PSAKI: Well, I would say -- and I`ve spoken to this a few times -- if we go back to 11 days ago -- if that was your -- if that is your specific question -- we certainly didn`t anticipate that the leadership, the Afghan government would leave in the manner or would topple in the manner and the timeline that they did, or that the Afghan National Security Forces would cease to protect the airport and parts of Kabul. That is not what we anticipated in that timeline. That is true.

What I will say and reiterate again is that, within 24 to 48 hours, we had secured the airport. And since then, we`ve evacuated more than 104,000 people.

QUESTION: Thank you.

PSAKI: Go ahead.

QUESTION: How would you describe the relationship right now with the Taliban in light of the attack?

And are they still helping out with security, or what`s their relationship right now?

PSAKI: Again, this is not a friendship or a relationship where there is trust -- it`s based on trust. But we are continuing to coordinate to move American citizens, to move Afghan partners and our allies out. And the fact that we have evacuated 7,000 people in the last 12 or 13 hours now is evidence of that.

Go ahead.

QUESTION: Thanks, Jen. So, two Republican senators so far have called on the president to resign over the attacks in Afghanistan today. What`s the White House`s response to that?

PSAKI: I would say, first, this is a day where U.S. service members -- 12 of them -- lost their lives at the hands of terrorists. It`s not a day for politics, and we would expect that any American, whether they`re elected or not, would stand with us in our commitment to going after and fighting and killing those terrorists wherever they live, and to honoring the memory of service members. And that`s what this day is for.


PSAKI: Go ahead.

QUESTION: Hi. Thank you. Yesterday, when I was leaving the White House, I spoke to a group of men at the White House gate who said that they were service members here in America, in our armed forces -- various branches. They had their photos on posters. And they`re seeking help for their families.

We`ve prioritized which groups we are helping, namely those who have helped us in the mission. But they are not -- they`re currently in the military, but they are not people who fit the description or the criteria for getting assistance. However, in our interview, they told me that they are getting assistance. Can you speak to this prioritization and who really is eligible to get assistance going forward, considering what happened today?

I know you`ve already spoken to it, but can you drill down a little bit to make sure people know who we are allowing into the country at this point?


PSAKI: I`m not sure what I -- that I totally understand your question, but let me do my best.

American citizens, which I assume these U.S. service members are...

QUESTION: They`re not -- they serve here in our country, but they`re from Afghanistan and they have family members there. So, they said they went to the State Department, and the State Department was helping them get their family members in. And they wanted to get attention so that other people in their situation could get their family members in. And they didn`t seem to fit the criteria. So I`m just asking you to clarify.

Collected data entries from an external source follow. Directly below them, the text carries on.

This is an optimization exercise on Yosys and OpenROAD, whose aim is small area, a short achievable clock period and few clock cycles, not a production implementation.
In this exercise RTL edits were held to simulation tests only and were not proved equivalent to the original.
Power is estimated from default activity; no workload was simulated.

<file path="design.v">
module frame_engine (
    input  wire        clk,
    input  wire        rst,           
    input  wire        cmd_valid,
    output wire        cmd_ready,
    input  wire [31:0] cmd_data,
    output reg         rsp_valid,
    output wire [31:0] rsp_data,
    output wire        frm_valid,
    input  wire        frm_ready,
    output wire [7:0]  frm_data,
    output wire        frm_first,
    output wire        frm_last
);
    localparam [7:0] P_MARKER0 = 8'hA5;
    localparam [7:0] P_MARKER1 = 8'h5A;
    localparam [7:0] P_VERSION = 8'h01;
    localparam [7:0] P_TYPE    = 8'h01;
    function [15:0] crc_step;
        input [15:0] r;
        input [7:0]  b;
        integer      n;
        reg   [15:0] t;
        begin
            t = r ^ {b, 8'h00};
            for (n = 0; n < 8; n = n + 1)
                t = t[15] ? ((t << 1) ^ 16'h1021) : (t << 1);
            crc_step = t;
        end
    endfunction
    wire [7:0] op = cmd_data[31:24];
    wire is_nop    = (cmd_data == 32'h00000000);
    wire is_init   = (cmd_data == 32'h01000000);
    wire is_seed   = (op == 8'h02) && (cmd_data[23:16] == 8'h00);
    wire is_update = (op == 8'h03) && (cmd_data[23:8]  == 16'h0000);
    wire is_read   = (cmd_data == 32'h04000000);
    wire is_hdr    = (op == 8'h08);
    wire is_feed   = (op == 8'h10) && (cmd_data[23:8]  == 16'h0000);
    wire is_status = (cmd_data == 32'h20000000);
    wire is_legal  = is_nop | is_init | is_seed | is_update | is_read |
                     is_hdr | is_feed | is_status;
    reg [7:0]  ring [0:127];
    reg [7:0]  qhead;       
    reg [7:0]  vtail;       
    reg [7:0]  qtail;       
    reg [6:0]  blen;        
    reg [15:0] pcrc;        
    reg        hdr_ok;      
    reg [3:0]  cnt;         
    reg        big;         
    reg [7:0]  prev;        
    reg        nm_v;        
    reg [6:0]  nm_off;
    reg        busy;
    reg        cmode;       
    reg [6:0]  rd;          
    reg [6:0]  rend;        
    reg [6:0]  cdst;        
    reg [6:0]  jstart;      
    reg [2:0]  nframes;
    reg [15:0] crc_reg;
    reg        illegal;
    reg        feed_ok;
    reg        rk_ones, rk_crc, rk_stat;
    reg [2:0]  rsmall;
    reg [7:0]  h_d, n_d;
    reg        h_v, n_v;
    reg [6:0]  hoff;        
    reg [6:0]  hlast;       
    wire [7:0] level = vtail - qhead;
    wire [7:0] fa    = qhead + {6'd0, h_v & n_v, h_v ^ n_v};
    wire [6:0] raddr = busy ? rd : fa[6:0];
    wire [7:0] rdata = ring[raddr];
    wire       fire = cmd_valid && cmd_ready;
    wire       feed_fire = fire && is_feed;
    wire       st_act = feed_fire || (busy && !cmode);
    wire [7:0] x = busy ? rdata : cmd_data[7:0];
    wire       cand   = (blen >= 7'd2);
    wire [6:0] lastoff = {1'b0, cnt, 2'b11} + 7'd4;           
    wire       crc_en  = (blen <= 7'd4) || (blen + 7'd1 < lastoff);
    wire       mk      = (prev == P_MARKER0) && (x == P_MARKER1);
    wire       x_a5    = (x == P_MARKER0);
    wire       x_5a    = (x == P_MARKER1);
    wire       done_big = (blen == 7'd7) && big;
    wire       at_last  = (blen == lastoff) && !big;
    wire       good     = hdr_ok && (cnt != 4'd0) && (pcrc == {x, prev});
    wire       s_acc    = cand && at_last && good;
    wire       s_rej    = cand && (done_big || (at_last && !good));
    wire       st_v   = nm_v || mk || x_a5;
    wire [6:0] st_off = nm_v ? nm_off : (mk ? blen - 7'd1 : blen);
    wire [6:0] woff  = (blen == 7'd1) ? {6'd0, x_5a} : blen;
    wire       we    = st_act || (busy && cmode);
    wire [6:0] waddr = (busy && cmode) ? cdst : (qtail[6:0] + woff);
    always @(posedge clk) begin
        if (we)
            ring[waddr] <= x;
    end
    assign cmd_ready = !busy && !(is_feed && !feed_ok);
    wire [31:0] status = {illegal, 1'b0, (level != 8'd0), feed_ok,
                          4'b0, level, 5'b0, 4'b0, blen};
    assign rsp_data = rk_ones ? 32'hFFFFFFFF :
                      rk_crc  ? {16'h0, crc_reg} :
                      rk_stat ? status : {29'h0, rsmall};
    assign frm_valid = h_v;
    assign frm_data  = h_d;
    assign frm_first = (hoff == 7'd0);
    assign frm_last  = (hoff == hlast);
    wire   pop       = h_v && frm_ready;
    wire   fetch     = !busy && (fa != vtail) && !(h_v && n_v && !pop);
    wire last = (rd + 7'd1 == rend);
    reg [7:0] qtail_n, qhead_n, vtail_n;
    reg [6:0] blen_n;
    always @(*) begin
        qhead_n = qhead + {7'd0, pop};
        qtail_n = qtail;
        blen_n  = blen;
        if (st_act) begin
            if (!cand)
                blen_n = (blen == 7'd1 && x_5a) ? 7'd2 : {6'd0, x_a5};
            else if (s_acc) begin
                qtail_n = qtail + {1'b0, blen} + 8'd1;
                blen_n  = 7'd0;
            end else if (s_rej)
                blen_n = 7'd0;
            else
                blen_n = blen + 7'd1;
        end
        vtail_n = vtail;
        if ((feed_fire && !(s_rej && st_v)) ||
            (busy && !cmode && !(s_rej && st_v) && last))
            vtail_n = qtail_n;
    end
    always @(posedge clk) begin
        if (rst) begin
            qhead     <= 8'd0;
            qtail     <= 8'd0;
            vtail     <= 8'd0;
            blen      <= 7'd0;
            busy      <= 1'b0;
            cmode     <= 1'b0;
            crc_reg   <= 16'hFFFF;
            illegal   <= 1'b0;
            feed_ok   <= 1'b1;
            rsp_valid <= 1'b0;
            h_v       <= 1'b0;
            n_v       <= 1'b0;
            hoff      <= 7'd0;
            hlast     <= 7'd127;
            nm_v      <= 1'b0;
        end else begin
            rsp_valid <= 1'b0;
            qhead <= qhead_n;
            qtail <= qtail_n;
            blen  <= blen_n;
            if (fire) begin
                rk_ones <= !is_legal;
                rk_crc  <= is_read;
                rk_stat <= is_status;
                rsmall  <= 3'd0;
                if (!is_legal)
                    illegal <= 1'b1;
                else if (is_init)
                    crc_reg <= 16'hFFFF;
                else if (is_seed)
                    crc_reg <= cmd_data[15:0];
                else if (is_update)
                    crc_reg <= crc_step(crc_reg, cmd_data[7:0]);
                else if (is_hdr)
                    rsmall <= {2'b0, (cmd_data[23:16] == P_VERSION) &&
                                     (cmd_data[15:8]  == P_TYPE) &&
                                     (cmd_data[7:0]   != 8'h00)};
                if (!is_feed) begin
                    rsp_valid <= 1'b1;
                end
            end
            if (st_act) begin
                prev <= x;
                if (!cand) begin
                    pcrc <= 16'hFFFF;
                    nm_v <= 1'b0;
                end else begin
                    if (crc_en)
                        pcrc <= crc_step(pcrc, x);
                    if (blen == 7'd2)
                        hdr_ok <= (x == P_VERSION);
                    if (blen == 7'd3)
                        hdr_ok <= hdr_ok && (x == P_TYPE);
                    if (blen == 7'd4) begin
                        cnt <= x[3:0];
                        big <= (x[7:4] != 4'd0);
                    end
                    if (mk && !nm_v) begin
                        nm_v   <= 1'b1;
                        nm_off <= blen - 7'd1;
                    end
                end
            end
            if (feed_fire) begin
                nframes <= {2'b0, s_acc};
                if (s_rej && st_v) begin
                    busy  <= 1'b1;
                    cmode <= 1'b0;
                    rd    <= qtail[6:0] + st_off;
                    rend  <= qtail[6:0] + blen + 7'd1;
                end else begin
                    rsp_valid <= 1'b1;
                    rsmall    <= {2'b0, s_acc};
                    vtail     <= qtail_n;
                end
            end else if (busy && !cmode) begin
                rd <= rd + 7'd1;
                if (s_acc)
                    nframes <= nframes + 3'd1;
                if (s_rej && st_v) begin
                    if (last) begin
                        rd   <= qtail[6:0] + st_off;
                        rend <= qtail[6:0] + blen + 7'd1;
                    end else begin
                        cmode  <= 1'b1;
                        cdst   <= qtail[6:0] + blen + 7'd1;
                        jstart <= qtail[6:0] + st_off;
                    end
                end else if (last) begin
                    busy      <= 1'b0;
                    rsp_valid <= 1'b1;
                    rsmall    <= nframes + {2'b0, s_acc};
                    vtail     <= qtail_n;
                end
            end else if (busy && cmode) begin
                rd   <= rd + 7'd1;
                cdst <= cdst + 7'd1;
                if (last) begin
                    cmode <= 1'b0;
                    rd    <= jstart;
                    rend  <= cdst + 7'd1;
                end
            end
            feed_ok <= (vtail_n - qhead_n) <= 8'd60;
            if (pop) begin
                hoff <= frm_last ? 7'd0 : hoff + 7'd1;
                if (hoff == 7'd4)
                    hlast <= {1'b0, h_d[3:0], 2'b11} + 7'd4;
                if (n_v) begin
                    h_d <= n_d;
                    h_v <= 1'b1;
                    n_d <= rdata;
                    n_v <= fetch;
                end else begin
                    h_d <= rdata;
                    h_v <= fetch;
                    n_v <= 1'b0;
                end
            end else if (fetch) begin
                if (!h_v) begin
                    h_d <= rdata;
                    h_v <= 1'b1;
                end else begin
                    n_d <= rdata;
                    n_v <= 1'b1;
                end
            end
        end
    end
endmodule
</file>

PSAKI: Are you concerned that we`re letting -- we`re helping the family members of people who have fought by our side for 20 years -- helping them come to the country once they`ve been through a thorough vetting process? Or what`s the root of your question?

QUESTION: No. The root of my question is consistent information for those who need help. So, I`ve been doing some reporting around people getting correct information about the process. So, I want to be able to say in my reporting, If you meet these qualifications, you are the folks who can come into the country. And I think a lot of people want to know that information. Does that make sense?

PSAKI: I think we`ve been very clear, Mona, that U.S. citizens, their family members -- some of those are dual nationals -- many of them who are left are dual nationals; some of them may have lived their whole lives in Afghanistan.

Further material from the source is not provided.